(Collected data entries)
++++
## src/rtl/fixed_point_divider.sv

```systemverilog
// Sequential signed fixed-point divider. It computes a/b in the same Q format as its
// operands, rounding to nearest and saturating the result.
// It uses one restoring step per cycle, so latency is constant and independent of the data.
// Ports:
//   clk, rst         clock and asynchronous active-low reset
//   start_flag       start request, sampled only in IDLE
//   a, b             signed dividend and divisor, captured when a start is accepted
//   Div_result       signed rounded/saturated quotient, held until the next valid
//   valid            one-cycle pulse when Div_result and the flags update
//   busy             high while a division is in flight (DIV and FIN)
//   overflow         result was saturated
//   div_by_zero      divisor was zero
module fixed_point_divider #(
   parameter int unsigned bitsize   = 14,
   parameter int unsigned FRAC_BITS = 9
) (
   input  logic                      clk,
   input  logic                      rst,
   input  logic                      start_flag,
   input  logic signed [bitsize-1:0] a,
   input  logic signed [bitsize-1:0] b,
   output logic signed [bitsize-1:0] Div_result,
   output logic                      valid,
   output logic                      busy,
   output logic                      overflow,
   output logic                      div_by_zero
);

   localparam int unsigned QW = bitsize + FRAC_BITS;
   localparam int unsigned RW = bitsize + 1;
   localparam int unsigned CW = $clog2(QW);

   localparam logic [QW:0]        MAG_POS_MAX = (QW+1)'((2 ** (bitsize - 1)) - 1);
   localparam logic [QW:0]        MAG_NEG_MAX = (QW+1)'(2 ** (bitsize - 1));
   localparam logic [bitsize-1:0] RES_MAX     = {1'b0, {(bitsize - 1){1'b1}}};
   localparam logic [bitsize-1:0] RES_MIN     = {1'b1, {(bitsize - 1){1'b0}}};

   typedef enum logic [1:0] {S_IDLE, S_DIV, S_FIN} state_t;

   state_t             state_q, state_d;
   logic               sign_q, sign_d;
   logic               bzero_q, bzero_d;
   logic [bitsize-1:0] divisor_q, divisor_d;
   logic [QW-1:0]      dq_q, dq_d;        // dividend shifts out MSB-first, quotient shifts in
   logic [RW-1:0]      rem_q, rem_d;
   logic [CW-1:0]      cnt_q, cnt_d;
   logic [bitsize-1:0] result_q, result_d;
   logic               valid_q, valid_d;
   logic               busy_q, busy_d;
   logic               ovf_q, ovf_d;
   logic               dz_q, dz_d;

   // Operand magnitudes; the most negative value maps exactly onto 2^(bitsize-1).
   logic [bitsize-1:0] a_abs, b_abs;
   assign a_abs = a[bitsize-1] ? (~a + 1'b1) : a;
   assign b_abs = b[bitsize-1] ? (~b + 1'b1) : b;

   // Restoring step and final rounding arithmetic.
   logic [RW-1:0]      rem_shift, rem_sub;
   logic               step_ge, round_up;
   logic [QW:0]        mag;
   logic [bitsize-1:0] mag_lo;

   assign rem_shift = {rem_q[RW-2:0], dq_q[QW-1]};
   assign step_ge   = rem_shift >= {1'b0, divisor_q};
   assign rem_sub   = rem_shift - {1'b0, divisor_q};
   assign round_up  = {rem_q, 1'b0} >= {2'b00, divisor_q};
   assign mag       = {1'b0, dq_q} + (QW+1)'(round_up);
   assign mag_lo    = mag[bitsize-1:0];

   // Next-state and datapath.
   always_comb begin
      state_d   = state_q;
      sign_d    = sign_q;
      bzero_d   = bzero_q;
      divisor_d = divisor_q;
      dq_d      = dq_q;
      rem_d     = rem_q;
      cnt_d     = cnt_q;
      result_d  = result_q;
      valid_d   = 1'b0;
      ovf_d     = ovf_q;
      dz_d      = dz_q;

      unique case (state_q)
         S_IDLE: begin
            if (start_flag) begin
               sign_d    = a[bitsize-1] ^ b[bitsize-1];
               bzero_d   = (b == '0);
               divisor_d = b_abs;
               dq_d      = {a_abs, {FRAC_BITS{1'b0}}};
               rem_d     = '0;
               cnt_d     = '0;
               state_d   = S_DIV;
            end
         end
         S_DIV: begin
            rem_d = step_ge ? rem_sub : rem_shift;
            dq_d  = {dq_q[QW-2:0], step_ge};
            cnt_d = cnt_q + 1'b1;
            if (cnt_q == CW'(QW - 1)) begin
               state_d = S_FIN;
            end
         end
         S_FIN: begin
            valid_d = 1'b1;
            state_d = S_IDLE;
            dz_d    = bzero_q;
            if (bzero_q) begin
               // Sign equals sign(a) here because b is +0.
               ovf_d    = 1'b1;
               result_d = sign_q ? RES_MIN : RES_MAX;
            end else if (!sign_q && (mag > MAG_POS_MAX)) begin
               ovf_d    = 1'b1;
               result_d = RES_MAX;
            end else if (sign_q && (mag > MAG_NEG_MAX)) begin
               ovf_d    = 1'b1;
               result_d = RES_MIN;
            end else begin
               ovf_d    = 1'b0;
               result_d = sign_q ? (~mag_lo + 1'b1) : mag_lo;
            end
         end
         default: state_d = S_IDLE;
      endcase

      busy_d = (state_d != S_IDLE);
   end

   // State and output registers.
   always_ff @(posedge clk or negedge rst) begin
      if (!rst) begin
         state_q   <= S_IDLE;
         sign_q    <= 1'b0;
         bzero_q   <= 1'b0;
         divisor_q <= '0;
         dq_q      <= '0;
         rem_q     <= '0;
         cnt_q     <= '0;
         result_q  <= '0;
         valid_q   <= 1'b0;
         busy_q    <= 1'b0;
         ovf_q     <= 1'b0;
         dz_q      <= 1'b0;
      end else begin
         state_q   <= state_d;
         sign_q    <= sign_d;
         bzero_q   <= bzero_d;
         divisor_q <= divisor_d;
         dq_q      <= dq_d;
         rem_q     <= rem_d;
         cnt_q     <= cnt_d;
         result_q  <= result_d;
         valid_q   <= valid_d;
         busy_q    <= busy_d;
         ovf_q     <= ovf_d;
         dz_q      <= dz_d;
      end
   end

   assign Div_result  = result_q;
   assign valid       = valid_q;
   assign busy        = busy_q;
   assign overflow    = ovf_q;
   assign div_by_zero = dz_q;

endmodule

```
++++
** Your assignment **
Using the records above, report each line with the string "localparam".

** Completed task **
   localparam int unsigned QW = bitsize + FRAC_BITS;
   localparam int unsigned RW = bitsize + 1;
   localparam int unsigned CW = $clog2(QW);
   localparam logic [QW:0]        MAG_POS_MAX = (QW+1)'((2 ** (bitsize - 1)) - 1);
   localparam logic [QW:0]        MAG_NEG_MAX = (QW+1)'(2 ** (bitsize - 1));
   localparam logic [bitsize-1:0] RES_MAX     = {1'b0, {(bitsize - 1){1'b1}}};
   localparam logic [bitsize-1:0] RES_MIN     = {1'b1, {(bitsize - 1){1'b0}}};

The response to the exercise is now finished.